St. Augustine, who had tried both ways, strikingly contrasts them in his De Utilitate credendi, though his direct object in that work is to decide, not between Reason and Faith, but between Reason and Authority. He addresses in it a very dear friend, who, like himself, had become a Manichee, but who, with less happiness than his own, was still retained in the heresy. "The Manichees," he observes, "inveigh against those who, following the authority of the Catholic faith, fortify themselves in the first instance with believing, and before they are able to set eyes upon that truth, which is discerned by the pure soul, prepare themselves for a God who shall illuminate. You, Honoratus, know that nothing else was the cause of my falling into their hands, than their professing to put away Authority which was so terrible, and by absolute and simple Reason to lead their hearers to God's presence, and to rid them of all error. For what was there else that forced me, for nearly nine years, to slight the religion which was sown in me when a child by my parents, and to follow them and diligently attend their lectures, but their assertion that I was terrified by superstition, and was bidden to have Faith before I had Reason, whereas they pressed no one to believe before the truth had been discussed and unravelled? Who would not be seduced by these promises, and especially a youth, such as they found me then, desirous of truth, nay conceited and forward, by reason of the disputations of certain men of school learning, with a contempt of old-wives' tales, and a desire of possessing and drinking that clear and unmixed truth which they promised me?"[331:1]
Presently he goes on to describe how he was reclaimed. He found the Manichees more successful in pulling down than in building up; he was disappointed in Faustus, whom he found eloquent and nothing besides. Upon this, he did not know what to hold, and was tempted to a general scepticism. At length he found he must be guided by Authority; then came the question, Which authority among so many teachers? He cried earnestly to God for help, and at last was led to the Catholic Church. He then returns to the question urged against that Church, that "she bids those who come to her believe," whereas heretics "boast that they do not impose a yoke of believing, but open a fountain of teaching." On which he observes, "True religion cannot in any manner be rightly embraced, without a belief in those things which each individual afterwards attains and perceives, if he behave himself well and shall deserve it, nor altogether without some weighty and imperative Authority."[331:2]
6.
These are specimens of the teaching of the Ancient Church on the subject of Faith and Reason; if, on the other hand, we would know what has been taught on the subject in those modern schools, in and through which the subsequent developments of Catholic doctrines have proceeded, we may turn to the extracts made from their writings by Huet, in his "Essay on the Human Understanding;" and, in so doing, we need not perplex ourselves with the particular theory, true or not, for the sake of which he has collected them. Speaking of the weakness of the Understanding, Huet says,—
"God, by His goodness, repairs this defect of human nature, by granting us the inestimable gift of Faith, which confirms our staggering Reason, and corrects that perplexity of doubts which we must bring to the knowledge of things. For example: my reason not being able to inform me with absolute evidence, and perfect certainty, whether there are bodies, what was the origin of the world, and many other like things, after I had received the Faith, all those doubts vanish, as darkness at the rising of the sun. This made St. Thomas Aquinas say: 'It is necessary for man to receive as articles of Faith, not only the things which are above Reason, but even those that for their certainty may be known by Reason. For human Reason is very deficient in things divine; a sign of which we have from philosophers, who, in the search of human things by natural methods, have been deceived, and opposed each other on many heads. To the end then that men may have a certain and undoubted cognizance of God, it was necessary things divine should be taught them by way of Faith, as being revealed of God Himself, who cannot lie.'[332:1] . . . . .

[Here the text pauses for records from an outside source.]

[config.mk]
export PLATFORM = sky130hd
export DESIGN_NAME = reg_bank_master
export DESIGN_NICKNAME = d
export VERILOG_FILES = /design/src/rtl/reg_bank_pkg.sv /design/src/rtl/reg_bank_master_rdata_or_reduce.sv /design/src/rtl/reg_bank_master.sv
export SDC_FILE = /design/constraint.sdc
export NUM_CORES = 1
export LEC_CHECK = 0
export CAP_MARGIN = 20
export CORE_ASPECT_RATIO = 1.5
export CORE_MARGIN = 2
export CORE_UTILIZATION = 39
export DETAILED_ROUTE_END_ITERATION = 7
export PLACE_DENSITY = 0.88
export SYNTH_ARGS = -nofsm -noshare
export SYNTH_HDL_FRONTEND = slang
export SYNTH_SLANG_ARGS = --single-unit
[constraint.sdc]
create_clock -name clk -period 2.2 [get_ports clk]
set_clock_uncertainty 0.05 [all_clocks]
set_input_delay 0.44 -clock clk [delete_from_list [all_inputs] [get_ports clk]]
set_output_delay 0.44 -clock clk [all_outputs]
set_load 0.01 [all_outputs]
[src/rtl/reg_bank_pkg.sv]
// Shared definitions for the register-bank initiator: FSM state encoding,
// command direction constants and the address-width helper.
package reg_bank_pkg;

    // Controller states; VERIFY is only reachable when readback checking is built in.
    typedef enum logic [1:0] {
        IDLE   = 2'd0,
        ACCESS = 2'd1,
        VERIFY = 2'd2,
        RESP   = 2'd3
    } state_t;

    // cmd_wr encoding
    localparam logic CMD_RD = 1'b0;
    localparam logic CMD_WR = 1'b1;

    // Address width for a bank of nregs registers; never narrower than one bit.
    function automatic int addr_width(input int nregs);
        return (nregs > 1) ? $clog2(nregs) : 1;
    endfunction

endpackage
`config.mk`:
```
export PLATFORM = sky130hd
export DESIGN_NAME = hss_envelope_flat
export DESIGN_NICKNAME = d
export VERILOG_FILES = /design/src/rtl/hss_envelope_if.sv /design/src/rtl/hss_envelope.sv /design/src/flat_wrapper.sv
export SDC_FILE = /design/constraint.sdc
export NUM_CORES = 1
export LEC_CHECK = 0
export CELL_PAD_IN_SITES_DETAIL_PLACEMENT = 0
export CELL_PAD_IN_SITES_GLOBAL_PLACEMENT = 1
export CORE_MARGIN = 2
export CORE_UTILIZATION = 45
export DETAILED_ROUTE_END_ITERATION = 7
export PLACE_DENSITY = 0.75
export SYNTH_ARGS = -nofsm -noshare
export SYNTH_HDL_FRONTEND = slang
export SYNTH_SLANG_ARGS = --single-unit
export TNS_END_PERCENT = 50
```
`constraint.sdc`:
```
create_clock -name i_clk -period 4.8 [get_ports i_clk]
set_input_delay 0.72 -clock i_clk [delete_from_list [all_inputs] [get_ports i_clk]]
set_output_delay 0.72 -clock i_clk [all_outputs]
set_load 0.02 [all_outputs]
```
`src/rtl/hss_envelope_if.sv`:
```
// Stream bundle between the low-pass filter, the envelope extractor and its consumer.
// The master side drives samples, clear and ready; the slave side returns the envelope.
interface hss_envelope_if;
  logic        clr;
  logic        in_valid;
  logic [15:0] in_data;
  logic        out_valid;
  logic        out_ready;
  logic [15:0] out_data;
  logic        overrun;

  modport master (
    output clr, in_valid, in_data, out_ready,
    input  out_valid, out_data, overrun
  );

  modport slave (
    input  clr, in_valid, in_data, out_ready,
    output out_valid, out_data, overrun
  );
endinterface

```
`src/rtl/hss_envelope.sv`:
```
// Rectifies filtered samples, averages them over a 2^WIN_LOG2 sliding window and
// emits one decimated envelope sample per DEC inputs over a valid/ready handshake.
module hss_envelope #(
  parameter int WIN_LOG2 = 5,
  parameter int DEC      = 8
) (
  input logic           i_clk,
  input logic           i_rst_n,
  hss_envelope_if.slave bus
);

  localparam int W     = 1 << WIN_LOG2;
  localparam int SUM_W = 16 + WIN_LOG2;
  localparam int CNT_W = (DEC > 1) ? $clog2(DEC) : 1;

  typedef enum logic {FILL, RUN} state_t;

  state_t               r_state;
  state_t               w_stateNext;
  logic [14:0]          r_absR;
  logic                 r_v1;
  logic [14:0]          r_buf [W];
  logic [WIN_LOG2-1:0]  r_wrPtr;
  logic [WIN_LOG2:0]    r_fill;
  logic [SUM_W-1:0]     r_sum;
  logic [CNT_W-1:0]     r_decCnt;
  logic                 r_emit;
  logic [15:0]          r_avg;
  logic                 r_avgEmit;
  logic [15:0]          r_outData;
  logic                 r_outValid;
  logic                 r_overrun;
  logic [14:0]          w_abs;
  logic [14:0]          w_oldest;
  logic [SUM_W-1:0]     w_sumNext;
  logic [15:0]          w_avg;

  // -32768 has no positive counterpart in 16 bits, so it saturates to 32767.
  always_comb begin
    w_abs = bus.in_data[14:0];
    if (bus.in_data == 16'h8000) begin
      w_abs = 15'h7FFF;
    end else if (bus.in_data[15]) begin
      w_abs = (~bus.in_data[14:0]) + 15'd1;
    end
  end

  always_comb begin
    w_oldest  = (r_state == RUN) ? r_buf[r_wrPtr] : 15'd0;
    w_sumNext = r_sum + SUM_W'(r_absR) - SUM_W'(w_oldest);
    w_avg     = 16'(r_sum >> WIN_LOG2);
  end

  always_comb begin
    w_stateNext = r_state;
    if (bus.clr) begin
      w_stateNext = FILL;
    end else if (r_state == FILL && r_v1 && r_fill == (WIN_LOG2+1)'(W - 1)) begin
      w_stateNext = RUN;
    end
  end

  always_ff @(posedge i_clk or negedge i_rst_n) begin
    if (!i_rst_n) begin
      r_state <= FILL;
    end else begin
      r_state <= w_stateNext;
    end
  end

  always_ff @(posedge i_clk or negedge i_rst_n) begin
    if (!i_rst_n) begin
      r_absR <= '0;
      r_v1   <= 1'b0;
    end else if (bus.clr) begin
      r_absR <= '0;
      r_v1   <= 1'b0;
    end else begin
      r_v1 <= bus.in_valid;
      if (bus.in_valid) begin
        r_absR <= w_abs;
      end
    end
  end

  // Window storage is never reset; the FILL state masks slots not yet written.
  always_ff @(posedge i_clk) begin
    if (r_v1 && !bus.clr) begin
      r_buf[r_wrPtr] <= r_absR;
    end
  end

  always_ff @(posedge i_clk or negedge i_rst_n) begin
    if (!i_rst_n) begin
      r_sum    <= '0;
      r_wrPtr  <= '0;
      r_fill   <= '0;
      r_decCnt <= '0;
      r_emit   <= 1'b0;
    end else if (bus.clr) begin
      r_sum    <= '0;
      r_wrPtr  <= '0;
      r_fill   <= '0;
      r_decCnt <= '0;
      r_emit   <= 1'b0;
    end else begin
      r_emit <= 1'b0;
      if (r_v1) begin
        r_sum   <= w_sumNext;
        r_wrPtr <= r_wrPtr + WIN_LOG2'(1);
        if (r_fill != (WIN_LOG2+1)'(W)) begin
          r_fill <= r_fill + (WIN_LOG2+1)'(1);
        end
        if (r_decCnt == CNT_W'(DEC - 1)) begin
          r_decCnt <= '0;
          r_emit   <= 1'b1;
        end else begin
          r_decCnt <= r_decCnt + CNT_W'(1);
        end
      end
    end
  end

  // Registered divide stage keeps the window adder off the output register path.
  always_ff @(posedge i_clk or negedge i_rst_n) begin
    if (!i_rst_n) begin
      r_avg     <= '0;
      r_avgEmit <= 1'b0;
    end else if (bus.clr) begin
      r_avg     <= '0;
      r_avgEmit <= 1'b0;
    end else begin
      r_avgEmit <= r_emit;
      if (r_emit) begin
        r_avg <= w_avg;
      end
    end
  end

  always_ff @(posedge i_clk or negedge i_rst_n) begin
    if (!i_rst_n) begin
      r_outData  <= '0;
      r_outValid <= 1'b0;
      r_overrun  <= 1'b0;
    end else if (bus.clr) begin
      r_outData  <= '0;
      r_outValid <= 1'b0;
      r_overrun  <= 1'b0;
    end else begin
      r_overrun <= r_avgEmit && r_outValid && !bus.out_ready;
      if (r_avgEmit) begin
        r_outData  <= r_avg;
        r_outValid <= 1'b1;
      end else if (r_outValid && bus.out_ready) begin
        r_outValid <= 1'b0;
      end
    end
  end

  assign bus.out_valid = r_outValid;
  assign bus.out_data  = r_outData;
  assign bus.overrun   = r_overrun;

endmodule

```
`src/flat_wrapper.sv`:
```
// flat-port wrapper written by rule: the top's interface ports become plain ports
module hss_envelope_flat 
#(
  parameter int WIN_LOG2 = 5,
  parameter int DEC      = 8
)
  (i_clk, i_rst_n, bus_clr, bus_in_valid, bus_in_data, bus_out_ready, bus_out_valid, bus_out_data, bus_overrun);
  hss_envelope_if bus_i ();
  input logic i_clk;
  input logic i_rst_n;
  input wire logic [$bits(bus_i.clr)-1:0] bus_clr;
  input wire logic [$bits(bus_i.in_valid)-1:0] bus_in_valid;
  input wire logic [$bits(bus_i.in_data)-1:0] bus_in_data;
  input wire logic [$bits(bus_i.out_ready)-1:0] bus_out_ready;
  output wire logic [$bits(bus_i.out_valid)-1:0] bus_out_valid;
  output wire logic [$bits(bus_i.out_data)-1:0] bus_out_data;
  output wire logic [$bits(bus_i.overrun)-1:0] bus_overrun;
  assign bus_i.clr = bus_clr;
  assign bus_i.in_valid = bus_in_valid;
  assign bus_i.in_data = bus_in_data;
  assign bus_i.out_ready = bus_out_ready;
  assign bus_out_valid = bus_i.out_valid;
  assign bus_out_data = bus_i.out_data;
  assign bus_overrun = bus_i.overrun;
  hss_envelope #(.WIN_LOG2(WIN_LOG2), .DEC(DEC)) u_core (.i_clk(i_clk), .i_rst_n(i_rst_n), .bus(bus_i));
endmodule
```
After elaboration in Yosys (flattened, before gate mapping)
Memory sizes are Yosys's and may differ from the RTL's.
Cells that the tools add are included.
{ "classes": {"muxes": 32, "n_bitwise": 2, "n_reduce_logical": 16, "n_eq_ne": 4, "n_addsub": 6} }
{ "op_table": {"columns": ["cell", "n"], "rows": [
  ["$mux W15", 5],
  ["$mux W16", 4],
  ["$mux W21", 2],
  ["$add A21 B15 Y21", 1],
  ["$sub A21 B15 Y21", 1],
  ["$mux W6", 3],
  ["$eq A16 B16 Y1 const B", 1],
  ["$add A15 B1 Y15 const B", 1],
  ["$not A15 Y15", 1],
  ["$mux W1", 13],
  ["$reduce_bool A2 Y1", 6],
  ["$mux W5", 2],
  ["$mux W3", 3],
  ["$add A6 B1 Y6 const B", 1],
  ["$eq A6 B5 Y1 const B", 1],
  ["$logic_and A1 B1 Y1", 6],
  ["$ne A6 B6 Y1 const B", 1],
  ["$add A5 B1 Y5 const B", 1],
  ["$add A3 B1 Y3 const B", 1],
  ["$eq A3 B3 Y1 const B", 1],
  ["$reduce_bool A3 Y1", 1],
  ["$logic_not A1 Y1", 2],
  ["$reduce_and A2 Y1", 1],
  ["$not A1 Y1", 1]
]} }
{ "totals": {"wordCells": 74, "register_bits": 88, "input_bits": 21, "n_memories": 1, "ramBits": 480, "out_inout_bits": 18} }
{ "memory_table": {"columns": ["memory", "words", "word_bits", "rd", "rd_ports_with_merged_regs", "write_ports", "line_no", "rtl"], "rows": [
  ["u_core.r_buf", 32, 15, 1, 0, 1, "hss_envelope.sv:22", "logic [14:0] r_buf [W];"]
]} }

Logic depth before layout (Yosys ltp)
{ "logic_depth": {"ltp_word": 6, "ltp_mapped": 18, "mapped_depth_nobuf": 16} }

Worst setup path before layout
Ideal clock, no wire load.
{ "synth_timing": {"path_kind": "reg2reg", "startpoint": "register u_core.r_wrPtr[0]", "endpoint": "register u_core.r_sum[20]", "path_buffers": 3, "synth_period_minus_slack_ns": 4.777, "arrival_time_ns": 4.652, "setup_slack_ns": 0.023, "setup_time_ns": 0.125, "required_ns": 4.675, "stages_incl_launch_ff": 16, "path_cell_list": "dfrtp_1 > clkbuf_1 > buf_1 > buf_2 > mux4_2 > a22oi_1 > a31oi_1 > fa_1 > fa_1 > nor2b_1 > o2111ai_1 > a21oi_1 > a21oi_1 > o21ai_0 > mux2i_1 > mux2_2"} }
{ "synth_via": {"elab_chain_len": 5} }
{ "synth_rtl": {"columns": ["element", "line_no", "rtl"], "rows": [
  ["start: declaration", "hss_envelope.sv:23", "logic [WIN_LOG2-1:0] r_wrPtr;"],
  ["start signal: assignment", "hss_envelope.sv:110", "r_wrPtr <= r_wrPtr + WIN_LOG2'(1);"],
  ["$mem_v2 Z32 W15", null, null],
  ["$mux W15", "hss_envelope.sv:49", "w_oldest = (r_state == RUN) ? r_buf[r_wrPtr] : 15'd0;"],
  ["$sub A21 B15 Y21", "hss_envelope.sv:50", "w_sumNext = r_sum + SUM_W'(r_absR) - SUM_W'(w_oldest);"],
  ["$mux W21", "hss_envelope.sv:108", "if (r_v1) begin"],
  ["$mux W21", "hss_envelope.sv:100", "end else if (bus.clr) begin"],
  ["end signal: assignment", "hss_envelope.sv:109", "r_sum <= w_sumNext;"],
  ["end: declaration", "hss_envelope.sv:25", "logic [SUM_W-1:0] r_sum;"]
]} }
Every way passes these cells. The select of a mux whose other input is x is not followed.
A chain may end at the register's enable or synchronous reset.

Worst setup path after layout
{ "layout_timing": {"startpoint": "register u_core.r_wrPtr[0]", "endpoint": "register u_core.r_sum[14]"} }
The elaborated chain is that of the path after synthesis.

==> impl_summary.txt <==
----------------------------------------------------
[Clock tree]
  Number of hold-repair buffers added at the cts stage ... 0
  Cell at the root of the clock tree ... clkbuf_16
  Total number of clock tree sinks ... 568
  Inserted Clock Buffers ... 56
  TritonCTS clock tree ... yes
  H-tree levels ... 2
  Clock-pin slew reported for the worst setup and hold paths after clock tree synthesis ... 70 ps
  CTS max path bufs ... 3
  Clk Latency, worst-skew pair ... 610 ps

[Global routing]
  Overall fraction of global-route tracks in use ... 20.8%
  Overall overflow remaining after global route ... 0
  Number of global-route vias before repair ... 13000
  Initial antenna violation count ... 1
  Wire length of the first global-routing pass ... 82800 um
  Largest net degree at the start of global routing ... 64

[Cells and area]
  Core occupancy in the finished layout ... 53.2%
  Area added between synthesis and finish ... 17.5%
  Storage element area ... 16600 um2
  Antenna fix cells ... 0
  Number of filler instances in the final layout ... 4076
  Multi-input gate area ... 6560 um2
  Fraction of final layout cells sized beyond drive strength 1 ... 24.4%
  Final Net Count ... 1596
  Final non-filler cell area ... 27800 um2

[Setup path]
  Crit Reg-Reg Startpoint ... u_core.r_wrPtr[0]
  Cell with the largest stage delay on the worst path ... mux4_2
  Internal reg-to-reg setup slack ... 150 ps
  Most numerous cell on the critical path ... buf_4
  Arrival time of data at the critical path endpoint ... 5140 ps
  Category of the worst setup path launch point ... flop
  Worst r2r dst ... u_core.r_sum[14]
  Kind of capture point of the worst setup path ... flop
  Worst Path Class, Setup ... reg2reg
  Family with the most delay on the worst path ... compound AO/OA/AOI/OAI gates
  Combined buffer and inverter count along the critical path ... 6
  Worst Reg-to-Reg Cells ... 18
  Largest fanout on the critical path ... 14
  Maximum cell stage delay along the critical path ... 550 ps
  Cells along the critical path ... buf_4 > buf_12 > buf_4 > mux4_2 > a22oi_1 > a31oi_1 > fa_1 > inv_1 > ha_1 > a21o_1 > a21oi_1 > a21oi_1 > buf_4 > o21bai_1 > buf_4 > a211oi_2 > or3_1 > a32o_1
  Data required time at the worst endpoint ... 5290 ps

[Place]
  Final weighted congestion in routability-driven placement ... 0.876
  Placement-stage cell area ... 25700 um2
  Count of port buffers added during placement ... 38
  Post-detailed-placement half-perimeter wirelength ... 35400 um

[Drt]
  Vias/cell ... 5.71
  Drt pass-1 iters ... 5
  Total wire length after detailed routing ... 55300 um
  Via count of the routed design ... 12900
  Starting DRT DRC Count ... 1242
  DRC violation count after routing ... 0
  Wirelength per Cell ... 24.4 um
  Residual antenna-violating net count after detailed routing ... 0

[Power]
  Total power divided by cell area ... 431 nW/um2
  Leakage power summed over all cells ... 9.63 nW
  Max rail drop VDD ... 0.238 mV

[STA]
  Relative slew slack ... 36.1%
  Layout Skew ... 18.5 ps
  Slew of the pin with the lowest slew margin ... 959 ps
  Crit path time final ... 4650 ps
  Final setup vio count ... 0
  Final max-slew violation count ... 0
  Achievable frequency ... 0.215 GHz
  Number of failing hold endpoints at the final stage ... 0
  Final period util ... 96.8%
  Unrepaired setup endpoints after global routing ... true

[Run]
  Max-cap viol count ... 0

[Yosys]
  Number of flops mapped to enable cells by yosys ... 480
  Synth warn ... 0
  Combined area of all synthesized cells ... 23700 um2
  Post-Synthesis Net Count ... 1427
  Proportion of register bits with asynchronous set or reset after synthesis ... 15.5%
  Top FF cell, synth ... edfxtp_1
  Sequential area share after synthesis ... 70.2%
  Largest cells by area after synthesis ... edfxtp_1 61%, mux4_2 11%, dfrtp_1 9.3%
  Post-Synthesis Mean Instance Area ... 17.4 um2
  #FFs+latches synth ... 568
  Cell taking the most area after synthesis ... edfxtp_1
  Count of unique library cells instantiated by Yosys ... 64
  Synth Instances ... 1361
  Area share of the largest cell type after synthesis ... 60.9%

[Floorplan]
  Row count ... 84
  Total die area ... 54400 um2
  Core Region ... 52200 um2
  Die height ... 233 um
  Horizontal die dimension ... 233 um
  Starting utilization of the core area ... 45.3%
  I/O pin cnt ... 39

[Worst hold path]
  Class of the worst hold path ... in2async

[Run status]
  Outcome ... finished, final reports clean

----------------------------------------------------
[state kept, by name, summed over array words and instances (netlist names), 3 cells and up]
name / count
u_core.r_wrPtr: 5
u_core.r_absR: 15
u_core.r_buf: 480
u_core.r_sum: 21
u_core.r_decCnt: 3
u_core.r_fill: 6
u_core.r_avg: 16
u_core.bus.out_data: 16
[kinds of logic (layout without fill, tap and decap cells)]
logic type	after synthesis	after routing	synth area share, %
flops	568	568	70.2
simple gates	216	216	4.23
mux	166	166	13.4
xor+xnor	28	28	1.04
buf+inv	152	368	2.45
fa+ha+maj	45	45	2.86
compound gates	186	186	5.83
[report_power, final]
part | internal (mW) | switching (mW) | total (mW)
Clock | 2.59 | 1.83 | 4.43
Sequential | 5.46 | 0.0686 | 5.53
Combinational | 0.914 | 1.11 | 2.02
Total | 8.96 | 3.01 | 12.0
[worst max path at each step]
stage	endpoint	slack (ps)	from	depth (start not counted)
floorplan	u_core.r_sum[20]	20	u_core.r_wrPtr[0]	15
global placement	u_core.r_sum[15]	-50	u_core.r_wrPtr[0]	16
detailed placement	u_core.r_sum[20]	-120	u_core.r_wrPtr[0]	16
CTS	u_core.r_sum[14]	20	u_core.r_wrPtr[0]	18
global route	u_core.r_sum[14]	-40	u_core.r_wrPtr[0]	18
finish	u_core.r_sum[14]	150	u_core.r_wrPtr[0]	18
[timing repair]
| action | in CTS | in global routing |
|---|---|---|
| setup buffers | 0 | 12 |
| gates resized for setup | 3 | 12 |
| endpoints found under the setup margin | 7 | 9 |
| pin swaps | 0 | 0 |
[per-stage QoR]
step / instances / setup WS (ps) / power [mW] / hold slack [ps] / TNS, ps
4_1_cts: 2253 / 17.6 / 12.0 / 196 / 0
6_report: 2265 / 152 / 12.0 / 198 / 0
2_1_floorplan: 1361 / 23.5 / 6.85 / 424 / 0
3_3_place_gp: 2148 / -47.9 / 7.59 / 500 / -164
5_1_grt: 2265 / -36.6 / 12.5 / 249 / -36.6
3_5_place_dp: 2148 / -123 / 7.60 / 504 / -463
[synthesized netlist by cell type, types with 2 or more instances]
cell,instances
inv_1,82
nor3_1,8
xnor2_1,13
and3_1,3
nand2b_1,6
a22o_1,15
ha_1,30
and2_1,3
a21oi_1,31
o41ai_1,4
nand4_1,8
o21a_1,2
nand2_1,30
nor2b_1,5
a31oi_1,19
o211ai_1,3
nor2_1,122
a211oi_2,10
and3b_1,3
clkbuf_1,54
mux4_2,120
nand3b_1,3
mux2i_1,45
nand3_1,4
o21ai_0,14
a221oi_1,15
or4_1,2
xor2_1,15
fa_1,15
a211oi_1,7
o221ai_1,2
buf_2,2
or3b_2,2
dfrtp_1,88
or4_4,2
o22ai_1,4
edfxtp_1,480
a22oi_1,30
a21o_1,12
buf_1,13
o21bai_1,3
or2_2,2
o31ai_1,3
or3_1,7
[final cells by class]
cell class / count / share of cell area, %
inverters: 82 / 1.11
well taps: 688 / 3.10
clock buffers: 72 / 5.54
clock inverters: 33 / 1.18
flip-flops and latches: 568 / 59.8
repair buffers: 181 / 5.71
multi-input cells: 641 / 23.6
[cell usage in the layout, fill, tap and decap left out, types with 9 or more instances in the layout]
master,instances
edfxtp_1,480
buf_4,134
nor2_1,121
mux4_2,120
dfrtp_1,86
inv_1,82
clkbuf_16,58
mux2i_1,45
clkdlybuf4s50_1,36
a21oi_1,31
a22oi_1,30
nand2_1,30
ha_1,30
a31oi_1,18
a22o_1,15
xor2_1,15
fa_1,15
o21ai_0,13
xnor2_1,13
a21o_1,12
clkinv_1,12
a211oi_2,11
buf_12,11
clkinv_2,10
clkbuf_1,9
[layer usage]
layer,routed length [um],up-vias,track usage [%]
met5,0,-,0
met4,1490,0,6.21
met3,3590,78,4.13
met2,26500,401,33.3
met1,23800,6774,28.9
li1,-,5680,-
No activity file was read; power rests on OpenSTA's default activity.
==> config.mk <==
export PLATFORM = sky130hd
export DESIGN_NAME = fifo_write_arbiter
export DESIGN_NICKNAME = d
export VERILOG_FILES = /design/src/rtl/fifo_write_arbiter.sv
export SDC_FILE = /design/constraint.sdc
export NUM_CORES = 1
export LEC_CHECK = 0
export BUFFER_PORTS_ARGS = -buffer_cell sky130_fd_sc_hd__buf_2
export CAP_MARGIN = 40
export CORE_UTILIZATION = 42
export DETAILED_ROUTE_END_ITERATION = 12
export HOLD_SLACK_MARGIN = 0.08
export PLACE_DENSITY = 0.78
export SLEW_MARGIN = 20
export SYNTH_ARGS = -nofsm -noshare
export SYNTH_HDL_FRONTEND = slang
export SYNTH_SLANG_ARGS = --single-unit
==> constraint.sdc <==
create_clock -name w_clk_in -period 2.2 [get_ports w_clk_in]
set_input_delay 0.11 -clock w_clk_in [delete_from_list [all_inputs] [get_ports w_clk_in]]
set_output_delay 0.11 -clock w_clk_in [all_outputs]
set_load 0.02 [all_outputs]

"Then St. Thomas adds afterwards: 'No search by natural Reason is sufficient to make man know things divine, nor even those which we can prove by Reason.' And in another place he speaks thus: 'Things which may be proved demonstratively, as the Being of God, the Unity of the Godhead, and other points, are placed among articles we are to believe, because previous to other things that are of Faith; and these must be presupposed, at least by such as have no demonstration of them.'
7.
"What St. Thomas says of the cognizance of divine things extends also to the knowledge of human, according to the doctrine of Suarez. 'We often correct,' he says, 'the light of Nature by the light of Faith, even in things which seem to be first principles, as appears in this: those things that are the same to a third, are the same between themselves; which, if we have respect to the Trinity, ought to be restrained to finite things. And in other mysteries, especially in those of the Incarnation and the Eucharist, we use many other limitations, that nothing may be repugnant to the Faith. This is then an indication that the light of Faith is most certain, because founded on the first truth, which is God, to whom it's more impossible to deceive or be deceived than for the natural science of man to be mistaken and erroneous.'[333:1] . . . .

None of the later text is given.